WORK INSTRUCTIONS |
Copy all lines holding the word "signal" from the entries.

Collected data entries:
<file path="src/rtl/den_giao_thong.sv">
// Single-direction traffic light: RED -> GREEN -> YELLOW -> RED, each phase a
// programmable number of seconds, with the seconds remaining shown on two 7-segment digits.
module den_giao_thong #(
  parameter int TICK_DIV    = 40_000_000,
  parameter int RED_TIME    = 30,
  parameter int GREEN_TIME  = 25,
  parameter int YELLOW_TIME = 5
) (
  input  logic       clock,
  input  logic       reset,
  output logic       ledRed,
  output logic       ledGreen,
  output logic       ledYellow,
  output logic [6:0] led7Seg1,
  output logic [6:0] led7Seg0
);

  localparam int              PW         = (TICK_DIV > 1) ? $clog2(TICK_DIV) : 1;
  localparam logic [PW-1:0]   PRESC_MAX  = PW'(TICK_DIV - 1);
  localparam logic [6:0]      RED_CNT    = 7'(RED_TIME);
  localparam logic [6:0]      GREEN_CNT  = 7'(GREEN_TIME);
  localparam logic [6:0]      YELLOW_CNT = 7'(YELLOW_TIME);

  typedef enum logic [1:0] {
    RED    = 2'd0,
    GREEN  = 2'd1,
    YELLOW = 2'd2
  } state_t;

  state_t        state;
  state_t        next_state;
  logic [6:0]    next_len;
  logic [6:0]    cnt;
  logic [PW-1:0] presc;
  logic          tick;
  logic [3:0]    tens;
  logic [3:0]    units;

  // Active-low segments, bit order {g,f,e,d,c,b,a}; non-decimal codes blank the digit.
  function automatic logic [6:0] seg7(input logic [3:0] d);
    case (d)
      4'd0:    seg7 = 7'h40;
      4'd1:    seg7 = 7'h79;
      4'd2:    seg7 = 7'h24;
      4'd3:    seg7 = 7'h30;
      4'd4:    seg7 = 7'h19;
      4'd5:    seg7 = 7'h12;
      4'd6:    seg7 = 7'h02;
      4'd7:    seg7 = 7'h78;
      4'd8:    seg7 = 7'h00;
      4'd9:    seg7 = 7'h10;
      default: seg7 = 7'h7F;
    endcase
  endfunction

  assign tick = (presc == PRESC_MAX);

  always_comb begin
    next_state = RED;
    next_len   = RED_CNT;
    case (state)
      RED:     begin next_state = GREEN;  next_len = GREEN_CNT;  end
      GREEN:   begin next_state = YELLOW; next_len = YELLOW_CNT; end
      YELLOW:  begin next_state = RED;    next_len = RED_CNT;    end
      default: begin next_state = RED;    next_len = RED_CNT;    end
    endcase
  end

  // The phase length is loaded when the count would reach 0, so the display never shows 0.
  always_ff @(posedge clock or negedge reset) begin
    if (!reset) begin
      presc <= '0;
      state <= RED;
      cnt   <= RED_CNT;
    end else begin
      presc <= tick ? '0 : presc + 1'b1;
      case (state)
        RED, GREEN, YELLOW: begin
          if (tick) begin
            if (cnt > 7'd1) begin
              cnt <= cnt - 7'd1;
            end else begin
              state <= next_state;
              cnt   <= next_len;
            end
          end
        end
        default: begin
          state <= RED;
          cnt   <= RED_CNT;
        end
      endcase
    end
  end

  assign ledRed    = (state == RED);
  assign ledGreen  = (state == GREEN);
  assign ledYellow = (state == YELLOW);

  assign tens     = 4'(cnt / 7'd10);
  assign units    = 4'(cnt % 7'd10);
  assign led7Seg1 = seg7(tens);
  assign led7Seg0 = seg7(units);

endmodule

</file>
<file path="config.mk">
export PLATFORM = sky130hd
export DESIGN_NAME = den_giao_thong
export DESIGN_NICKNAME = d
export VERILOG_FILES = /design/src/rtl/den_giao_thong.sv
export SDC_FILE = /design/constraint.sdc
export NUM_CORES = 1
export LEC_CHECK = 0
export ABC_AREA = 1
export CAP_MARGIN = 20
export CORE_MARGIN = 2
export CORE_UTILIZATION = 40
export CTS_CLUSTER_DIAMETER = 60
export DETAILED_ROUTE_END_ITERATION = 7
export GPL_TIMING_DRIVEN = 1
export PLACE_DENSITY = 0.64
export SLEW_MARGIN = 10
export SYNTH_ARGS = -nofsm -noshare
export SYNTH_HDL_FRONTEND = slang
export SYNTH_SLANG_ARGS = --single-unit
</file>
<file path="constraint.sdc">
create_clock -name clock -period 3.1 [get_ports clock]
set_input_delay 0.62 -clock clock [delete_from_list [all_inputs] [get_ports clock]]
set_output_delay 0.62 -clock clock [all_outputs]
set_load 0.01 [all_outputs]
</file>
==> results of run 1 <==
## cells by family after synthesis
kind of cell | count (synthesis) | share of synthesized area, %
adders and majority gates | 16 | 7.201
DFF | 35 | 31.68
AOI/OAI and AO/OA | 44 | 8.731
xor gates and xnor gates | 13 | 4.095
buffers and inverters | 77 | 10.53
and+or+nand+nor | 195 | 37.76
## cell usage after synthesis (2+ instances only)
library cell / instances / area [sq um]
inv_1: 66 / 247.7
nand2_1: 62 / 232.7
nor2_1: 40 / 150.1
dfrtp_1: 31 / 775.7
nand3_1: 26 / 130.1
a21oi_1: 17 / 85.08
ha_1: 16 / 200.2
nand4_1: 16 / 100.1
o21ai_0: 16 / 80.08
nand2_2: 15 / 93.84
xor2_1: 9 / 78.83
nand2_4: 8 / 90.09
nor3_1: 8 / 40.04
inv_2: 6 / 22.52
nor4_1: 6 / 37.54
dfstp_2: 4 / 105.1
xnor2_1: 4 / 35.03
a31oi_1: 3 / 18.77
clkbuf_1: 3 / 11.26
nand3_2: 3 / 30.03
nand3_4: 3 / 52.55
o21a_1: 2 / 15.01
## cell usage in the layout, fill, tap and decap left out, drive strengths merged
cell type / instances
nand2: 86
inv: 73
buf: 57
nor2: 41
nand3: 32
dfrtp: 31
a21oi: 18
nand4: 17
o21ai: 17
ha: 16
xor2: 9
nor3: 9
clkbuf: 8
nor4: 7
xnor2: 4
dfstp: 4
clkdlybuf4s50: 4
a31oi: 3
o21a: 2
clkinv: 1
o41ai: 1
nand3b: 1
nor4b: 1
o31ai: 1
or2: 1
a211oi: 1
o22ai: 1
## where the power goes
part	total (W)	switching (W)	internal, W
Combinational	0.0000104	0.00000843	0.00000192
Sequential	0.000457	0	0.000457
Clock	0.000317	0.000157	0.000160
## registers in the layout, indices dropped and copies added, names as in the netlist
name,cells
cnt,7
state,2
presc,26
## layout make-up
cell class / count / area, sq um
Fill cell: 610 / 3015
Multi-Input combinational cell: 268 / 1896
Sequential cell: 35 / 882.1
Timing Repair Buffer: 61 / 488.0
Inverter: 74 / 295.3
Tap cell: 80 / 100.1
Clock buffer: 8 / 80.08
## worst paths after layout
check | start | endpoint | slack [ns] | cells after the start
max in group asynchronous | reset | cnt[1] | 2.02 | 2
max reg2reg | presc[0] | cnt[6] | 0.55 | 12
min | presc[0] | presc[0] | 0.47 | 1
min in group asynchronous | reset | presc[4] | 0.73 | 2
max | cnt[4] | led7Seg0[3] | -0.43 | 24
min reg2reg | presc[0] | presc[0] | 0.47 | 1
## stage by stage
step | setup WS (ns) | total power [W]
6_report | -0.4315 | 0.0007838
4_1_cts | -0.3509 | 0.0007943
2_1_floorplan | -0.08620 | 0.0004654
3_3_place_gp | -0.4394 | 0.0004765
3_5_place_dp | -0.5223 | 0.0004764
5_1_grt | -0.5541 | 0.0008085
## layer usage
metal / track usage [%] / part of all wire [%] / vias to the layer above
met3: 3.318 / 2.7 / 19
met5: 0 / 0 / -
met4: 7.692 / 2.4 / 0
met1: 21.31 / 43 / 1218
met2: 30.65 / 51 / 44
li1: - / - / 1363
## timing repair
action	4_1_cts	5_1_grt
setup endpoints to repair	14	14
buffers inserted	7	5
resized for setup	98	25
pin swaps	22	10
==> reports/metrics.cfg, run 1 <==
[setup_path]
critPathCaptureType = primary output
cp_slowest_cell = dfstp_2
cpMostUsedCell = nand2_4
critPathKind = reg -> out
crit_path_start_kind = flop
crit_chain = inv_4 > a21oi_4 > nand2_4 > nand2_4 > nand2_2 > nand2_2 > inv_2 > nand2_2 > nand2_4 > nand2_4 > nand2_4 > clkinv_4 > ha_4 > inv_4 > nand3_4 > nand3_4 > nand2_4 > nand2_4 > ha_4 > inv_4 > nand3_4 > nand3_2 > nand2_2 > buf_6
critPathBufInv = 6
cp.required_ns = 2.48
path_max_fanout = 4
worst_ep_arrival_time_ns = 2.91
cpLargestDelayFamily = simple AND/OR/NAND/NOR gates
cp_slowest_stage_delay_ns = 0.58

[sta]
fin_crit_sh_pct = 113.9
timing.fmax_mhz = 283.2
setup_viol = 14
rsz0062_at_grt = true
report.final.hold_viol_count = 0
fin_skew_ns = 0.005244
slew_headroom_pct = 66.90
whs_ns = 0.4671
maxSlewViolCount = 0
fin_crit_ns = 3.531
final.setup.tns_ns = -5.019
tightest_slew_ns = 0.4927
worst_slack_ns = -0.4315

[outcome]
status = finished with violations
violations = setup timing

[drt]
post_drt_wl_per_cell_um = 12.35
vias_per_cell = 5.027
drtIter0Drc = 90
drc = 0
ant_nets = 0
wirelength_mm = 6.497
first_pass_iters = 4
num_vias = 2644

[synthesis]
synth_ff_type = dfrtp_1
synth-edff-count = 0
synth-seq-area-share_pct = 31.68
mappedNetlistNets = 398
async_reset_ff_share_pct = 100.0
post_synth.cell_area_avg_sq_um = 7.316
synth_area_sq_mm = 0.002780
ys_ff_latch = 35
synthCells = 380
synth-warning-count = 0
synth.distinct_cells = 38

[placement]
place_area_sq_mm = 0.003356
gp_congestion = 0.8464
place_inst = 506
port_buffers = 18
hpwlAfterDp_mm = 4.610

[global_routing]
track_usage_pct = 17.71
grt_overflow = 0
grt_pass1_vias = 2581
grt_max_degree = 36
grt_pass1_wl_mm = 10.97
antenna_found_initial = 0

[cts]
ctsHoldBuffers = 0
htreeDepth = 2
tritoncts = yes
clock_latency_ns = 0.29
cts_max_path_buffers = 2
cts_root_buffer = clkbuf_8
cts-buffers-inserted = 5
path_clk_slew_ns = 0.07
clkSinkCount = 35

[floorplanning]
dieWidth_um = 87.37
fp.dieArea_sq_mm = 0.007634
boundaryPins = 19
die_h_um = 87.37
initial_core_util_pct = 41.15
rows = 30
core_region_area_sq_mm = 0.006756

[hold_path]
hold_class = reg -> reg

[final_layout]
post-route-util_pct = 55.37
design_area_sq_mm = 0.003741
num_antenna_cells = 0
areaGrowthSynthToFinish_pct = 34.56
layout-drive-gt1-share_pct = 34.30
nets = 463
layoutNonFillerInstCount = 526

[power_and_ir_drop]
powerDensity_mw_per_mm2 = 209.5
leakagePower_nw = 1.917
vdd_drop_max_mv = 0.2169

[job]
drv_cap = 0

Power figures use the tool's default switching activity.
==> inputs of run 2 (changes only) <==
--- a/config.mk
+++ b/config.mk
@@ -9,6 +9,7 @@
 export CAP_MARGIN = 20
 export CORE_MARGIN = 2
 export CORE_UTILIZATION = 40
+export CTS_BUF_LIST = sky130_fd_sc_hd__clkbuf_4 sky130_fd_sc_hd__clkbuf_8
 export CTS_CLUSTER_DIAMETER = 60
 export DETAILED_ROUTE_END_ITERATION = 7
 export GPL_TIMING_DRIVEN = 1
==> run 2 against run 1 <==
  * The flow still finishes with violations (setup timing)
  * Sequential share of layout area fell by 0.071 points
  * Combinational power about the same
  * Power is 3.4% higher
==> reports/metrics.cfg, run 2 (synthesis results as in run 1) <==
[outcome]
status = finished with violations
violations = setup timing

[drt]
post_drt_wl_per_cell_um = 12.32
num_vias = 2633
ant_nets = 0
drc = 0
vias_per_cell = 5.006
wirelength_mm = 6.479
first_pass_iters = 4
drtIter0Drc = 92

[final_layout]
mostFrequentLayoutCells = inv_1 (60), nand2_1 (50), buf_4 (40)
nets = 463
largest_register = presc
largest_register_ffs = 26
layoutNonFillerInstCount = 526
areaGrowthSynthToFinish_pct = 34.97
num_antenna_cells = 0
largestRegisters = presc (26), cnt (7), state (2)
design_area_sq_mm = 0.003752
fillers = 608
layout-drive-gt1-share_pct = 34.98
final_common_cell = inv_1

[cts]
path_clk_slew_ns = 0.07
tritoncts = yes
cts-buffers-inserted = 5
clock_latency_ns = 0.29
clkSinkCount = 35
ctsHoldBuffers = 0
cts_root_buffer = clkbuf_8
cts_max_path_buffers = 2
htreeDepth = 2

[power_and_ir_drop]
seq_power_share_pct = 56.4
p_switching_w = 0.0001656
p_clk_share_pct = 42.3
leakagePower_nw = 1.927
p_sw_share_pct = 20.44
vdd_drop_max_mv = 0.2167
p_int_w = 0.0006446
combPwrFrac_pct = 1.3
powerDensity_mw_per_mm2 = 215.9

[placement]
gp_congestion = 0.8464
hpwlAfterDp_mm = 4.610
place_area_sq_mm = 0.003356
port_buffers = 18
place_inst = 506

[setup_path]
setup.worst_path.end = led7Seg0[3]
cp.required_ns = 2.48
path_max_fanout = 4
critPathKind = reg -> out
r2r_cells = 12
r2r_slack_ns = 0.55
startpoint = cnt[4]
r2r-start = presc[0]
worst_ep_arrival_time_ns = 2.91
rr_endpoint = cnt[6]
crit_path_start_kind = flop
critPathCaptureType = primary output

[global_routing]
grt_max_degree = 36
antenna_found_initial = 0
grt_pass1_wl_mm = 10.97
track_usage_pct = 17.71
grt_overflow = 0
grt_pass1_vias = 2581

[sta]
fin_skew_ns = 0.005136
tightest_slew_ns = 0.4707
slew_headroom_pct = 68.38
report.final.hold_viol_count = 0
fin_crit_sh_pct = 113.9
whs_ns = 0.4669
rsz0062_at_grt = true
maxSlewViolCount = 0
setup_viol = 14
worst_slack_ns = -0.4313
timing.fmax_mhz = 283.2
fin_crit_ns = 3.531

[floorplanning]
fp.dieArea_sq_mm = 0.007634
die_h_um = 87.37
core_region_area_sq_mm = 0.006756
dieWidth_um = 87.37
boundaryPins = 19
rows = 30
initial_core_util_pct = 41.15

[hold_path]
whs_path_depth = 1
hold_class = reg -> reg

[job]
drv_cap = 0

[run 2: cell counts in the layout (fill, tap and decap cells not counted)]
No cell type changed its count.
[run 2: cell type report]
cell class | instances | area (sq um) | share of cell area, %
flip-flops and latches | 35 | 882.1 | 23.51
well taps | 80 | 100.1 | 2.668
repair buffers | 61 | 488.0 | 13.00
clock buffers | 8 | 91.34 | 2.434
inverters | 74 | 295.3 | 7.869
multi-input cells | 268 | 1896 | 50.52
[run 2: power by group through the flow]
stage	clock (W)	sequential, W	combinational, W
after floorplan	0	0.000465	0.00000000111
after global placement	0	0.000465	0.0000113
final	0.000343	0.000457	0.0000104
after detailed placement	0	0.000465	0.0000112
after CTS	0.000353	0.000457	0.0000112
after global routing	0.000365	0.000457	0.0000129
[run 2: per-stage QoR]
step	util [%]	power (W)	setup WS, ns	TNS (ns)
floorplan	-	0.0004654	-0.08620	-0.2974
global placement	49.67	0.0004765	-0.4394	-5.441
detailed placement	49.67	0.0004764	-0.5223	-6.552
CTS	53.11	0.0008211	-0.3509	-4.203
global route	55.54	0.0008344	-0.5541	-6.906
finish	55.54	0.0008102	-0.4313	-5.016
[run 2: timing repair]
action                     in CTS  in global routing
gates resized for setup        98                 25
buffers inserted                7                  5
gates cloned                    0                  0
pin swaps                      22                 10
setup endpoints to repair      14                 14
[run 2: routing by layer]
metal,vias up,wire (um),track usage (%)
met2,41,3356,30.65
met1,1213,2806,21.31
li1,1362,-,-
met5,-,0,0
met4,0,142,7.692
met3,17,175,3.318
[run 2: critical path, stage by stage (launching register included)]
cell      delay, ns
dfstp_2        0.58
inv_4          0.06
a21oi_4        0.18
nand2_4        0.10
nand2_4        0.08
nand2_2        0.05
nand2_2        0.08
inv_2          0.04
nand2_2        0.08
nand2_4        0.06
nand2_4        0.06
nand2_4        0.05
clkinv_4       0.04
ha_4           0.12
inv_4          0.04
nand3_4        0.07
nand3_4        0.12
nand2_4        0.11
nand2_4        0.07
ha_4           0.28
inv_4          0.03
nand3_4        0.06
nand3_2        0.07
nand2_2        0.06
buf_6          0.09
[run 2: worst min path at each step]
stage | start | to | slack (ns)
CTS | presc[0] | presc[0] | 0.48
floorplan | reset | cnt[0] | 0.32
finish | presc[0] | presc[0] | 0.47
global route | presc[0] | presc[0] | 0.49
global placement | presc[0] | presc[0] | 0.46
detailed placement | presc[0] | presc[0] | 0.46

...

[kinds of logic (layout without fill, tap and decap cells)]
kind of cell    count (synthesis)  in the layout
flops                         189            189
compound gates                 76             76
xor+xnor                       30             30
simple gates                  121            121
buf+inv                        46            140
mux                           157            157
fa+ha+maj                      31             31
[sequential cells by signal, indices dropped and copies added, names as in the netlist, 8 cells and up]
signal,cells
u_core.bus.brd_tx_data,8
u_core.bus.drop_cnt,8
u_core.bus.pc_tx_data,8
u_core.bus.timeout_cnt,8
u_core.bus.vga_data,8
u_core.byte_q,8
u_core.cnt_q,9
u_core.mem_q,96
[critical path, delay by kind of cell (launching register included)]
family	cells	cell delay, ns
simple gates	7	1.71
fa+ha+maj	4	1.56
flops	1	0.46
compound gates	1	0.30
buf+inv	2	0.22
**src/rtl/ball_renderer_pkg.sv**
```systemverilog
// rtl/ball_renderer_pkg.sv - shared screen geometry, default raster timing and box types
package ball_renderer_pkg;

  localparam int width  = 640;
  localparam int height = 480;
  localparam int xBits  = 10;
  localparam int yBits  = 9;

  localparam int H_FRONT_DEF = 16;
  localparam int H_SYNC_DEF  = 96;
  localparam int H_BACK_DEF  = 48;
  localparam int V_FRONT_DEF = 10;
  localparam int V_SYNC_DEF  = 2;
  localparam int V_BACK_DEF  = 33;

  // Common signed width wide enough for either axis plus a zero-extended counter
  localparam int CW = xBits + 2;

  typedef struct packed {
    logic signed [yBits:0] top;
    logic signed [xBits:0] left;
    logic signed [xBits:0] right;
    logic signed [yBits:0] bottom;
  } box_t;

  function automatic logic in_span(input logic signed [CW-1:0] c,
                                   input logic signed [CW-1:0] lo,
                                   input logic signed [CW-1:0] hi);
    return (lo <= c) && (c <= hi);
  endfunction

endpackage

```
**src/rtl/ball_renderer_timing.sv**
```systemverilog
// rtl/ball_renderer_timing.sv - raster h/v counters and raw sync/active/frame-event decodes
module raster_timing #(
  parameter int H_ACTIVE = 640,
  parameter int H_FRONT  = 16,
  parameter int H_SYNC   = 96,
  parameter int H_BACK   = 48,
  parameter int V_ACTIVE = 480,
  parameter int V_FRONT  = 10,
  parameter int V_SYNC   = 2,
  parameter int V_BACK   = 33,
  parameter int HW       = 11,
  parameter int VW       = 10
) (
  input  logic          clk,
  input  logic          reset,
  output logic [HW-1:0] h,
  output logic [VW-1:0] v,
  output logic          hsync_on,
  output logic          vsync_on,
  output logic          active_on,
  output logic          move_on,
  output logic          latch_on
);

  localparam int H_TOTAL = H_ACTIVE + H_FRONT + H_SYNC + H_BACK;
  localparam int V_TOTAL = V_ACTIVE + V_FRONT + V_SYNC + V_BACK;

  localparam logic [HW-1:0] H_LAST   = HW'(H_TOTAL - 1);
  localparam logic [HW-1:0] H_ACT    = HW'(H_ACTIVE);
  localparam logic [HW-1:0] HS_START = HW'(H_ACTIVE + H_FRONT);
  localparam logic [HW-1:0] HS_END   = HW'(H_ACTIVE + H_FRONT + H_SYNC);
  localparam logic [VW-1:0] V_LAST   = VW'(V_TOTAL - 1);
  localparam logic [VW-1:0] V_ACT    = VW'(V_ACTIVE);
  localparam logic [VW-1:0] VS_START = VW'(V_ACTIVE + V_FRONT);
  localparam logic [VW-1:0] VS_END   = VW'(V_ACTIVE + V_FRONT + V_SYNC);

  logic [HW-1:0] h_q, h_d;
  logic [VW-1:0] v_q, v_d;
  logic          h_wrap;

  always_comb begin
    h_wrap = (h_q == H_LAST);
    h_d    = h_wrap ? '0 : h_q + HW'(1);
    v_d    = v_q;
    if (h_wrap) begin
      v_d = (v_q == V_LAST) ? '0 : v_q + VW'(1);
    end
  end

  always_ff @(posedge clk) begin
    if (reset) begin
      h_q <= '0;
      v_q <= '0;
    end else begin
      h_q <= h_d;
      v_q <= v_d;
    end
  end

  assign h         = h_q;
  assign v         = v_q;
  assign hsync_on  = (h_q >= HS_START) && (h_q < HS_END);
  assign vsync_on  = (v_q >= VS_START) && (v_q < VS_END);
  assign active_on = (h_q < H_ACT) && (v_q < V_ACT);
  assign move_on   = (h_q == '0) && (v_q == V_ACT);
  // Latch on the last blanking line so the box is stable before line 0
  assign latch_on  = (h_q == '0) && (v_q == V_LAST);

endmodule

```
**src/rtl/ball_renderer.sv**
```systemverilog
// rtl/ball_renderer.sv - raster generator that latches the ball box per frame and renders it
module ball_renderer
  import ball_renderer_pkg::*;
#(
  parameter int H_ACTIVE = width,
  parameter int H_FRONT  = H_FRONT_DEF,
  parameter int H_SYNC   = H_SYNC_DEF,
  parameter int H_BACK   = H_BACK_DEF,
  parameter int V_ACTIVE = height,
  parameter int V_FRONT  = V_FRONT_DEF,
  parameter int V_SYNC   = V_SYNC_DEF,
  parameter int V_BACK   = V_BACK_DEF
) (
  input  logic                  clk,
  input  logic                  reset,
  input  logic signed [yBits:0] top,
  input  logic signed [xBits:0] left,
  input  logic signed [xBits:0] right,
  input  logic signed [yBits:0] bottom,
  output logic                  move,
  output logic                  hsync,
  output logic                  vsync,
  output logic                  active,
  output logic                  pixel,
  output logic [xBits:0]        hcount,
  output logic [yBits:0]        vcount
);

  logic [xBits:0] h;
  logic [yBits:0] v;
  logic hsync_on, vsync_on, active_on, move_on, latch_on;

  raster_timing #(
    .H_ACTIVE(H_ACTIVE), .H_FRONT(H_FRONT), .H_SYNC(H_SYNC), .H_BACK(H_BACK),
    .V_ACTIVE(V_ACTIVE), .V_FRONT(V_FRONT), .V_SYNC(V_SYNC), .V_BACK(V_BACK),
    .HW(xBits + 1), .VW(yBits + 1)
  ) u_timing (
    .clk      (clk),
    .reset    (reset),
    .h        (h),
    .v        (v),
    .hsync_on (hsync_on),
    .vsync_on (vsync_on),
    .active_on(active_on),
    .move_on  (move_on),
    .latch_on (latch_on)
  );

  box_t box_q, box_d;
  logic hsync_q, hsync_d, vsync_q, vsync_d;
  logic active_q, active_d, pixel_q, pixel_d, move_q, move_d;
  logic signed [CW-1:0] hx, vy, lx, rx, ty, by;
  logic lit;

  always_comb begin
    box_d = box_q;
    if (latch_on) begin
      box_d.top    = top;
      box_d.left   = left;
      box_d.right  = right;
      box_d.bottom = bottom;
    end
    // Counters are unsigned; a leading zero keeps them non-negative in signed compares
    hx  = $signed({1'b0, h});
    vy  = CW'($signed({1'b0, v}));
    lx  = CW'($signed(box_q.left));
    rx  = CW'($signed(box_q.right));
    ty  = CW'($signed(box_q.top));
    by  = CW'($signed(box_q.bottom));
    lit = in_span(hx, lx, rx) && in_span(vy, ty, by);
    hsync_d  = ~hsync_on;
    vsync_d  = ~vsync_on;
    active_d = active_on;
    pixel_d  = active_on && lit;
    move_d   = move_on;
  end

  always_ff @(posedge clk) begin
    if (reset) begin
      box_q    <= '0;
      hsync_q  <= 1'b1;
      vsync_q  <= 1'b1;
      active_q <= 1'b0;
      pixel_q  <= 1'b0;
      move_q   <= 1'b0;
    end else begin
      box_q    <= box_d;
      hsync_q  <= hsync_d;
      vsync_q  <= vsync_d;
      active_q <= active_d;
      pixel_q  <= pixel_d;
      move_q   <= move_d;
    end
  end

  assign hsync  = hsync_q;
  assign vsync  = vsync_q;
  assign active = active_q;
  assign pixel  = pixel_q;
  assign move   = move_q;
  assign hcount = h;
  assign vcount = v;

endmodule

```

ANSWER BOX |
[sequential cells by signal, indices dropped and copies added, names as in the netlist, 8 cells and up]
signal,cells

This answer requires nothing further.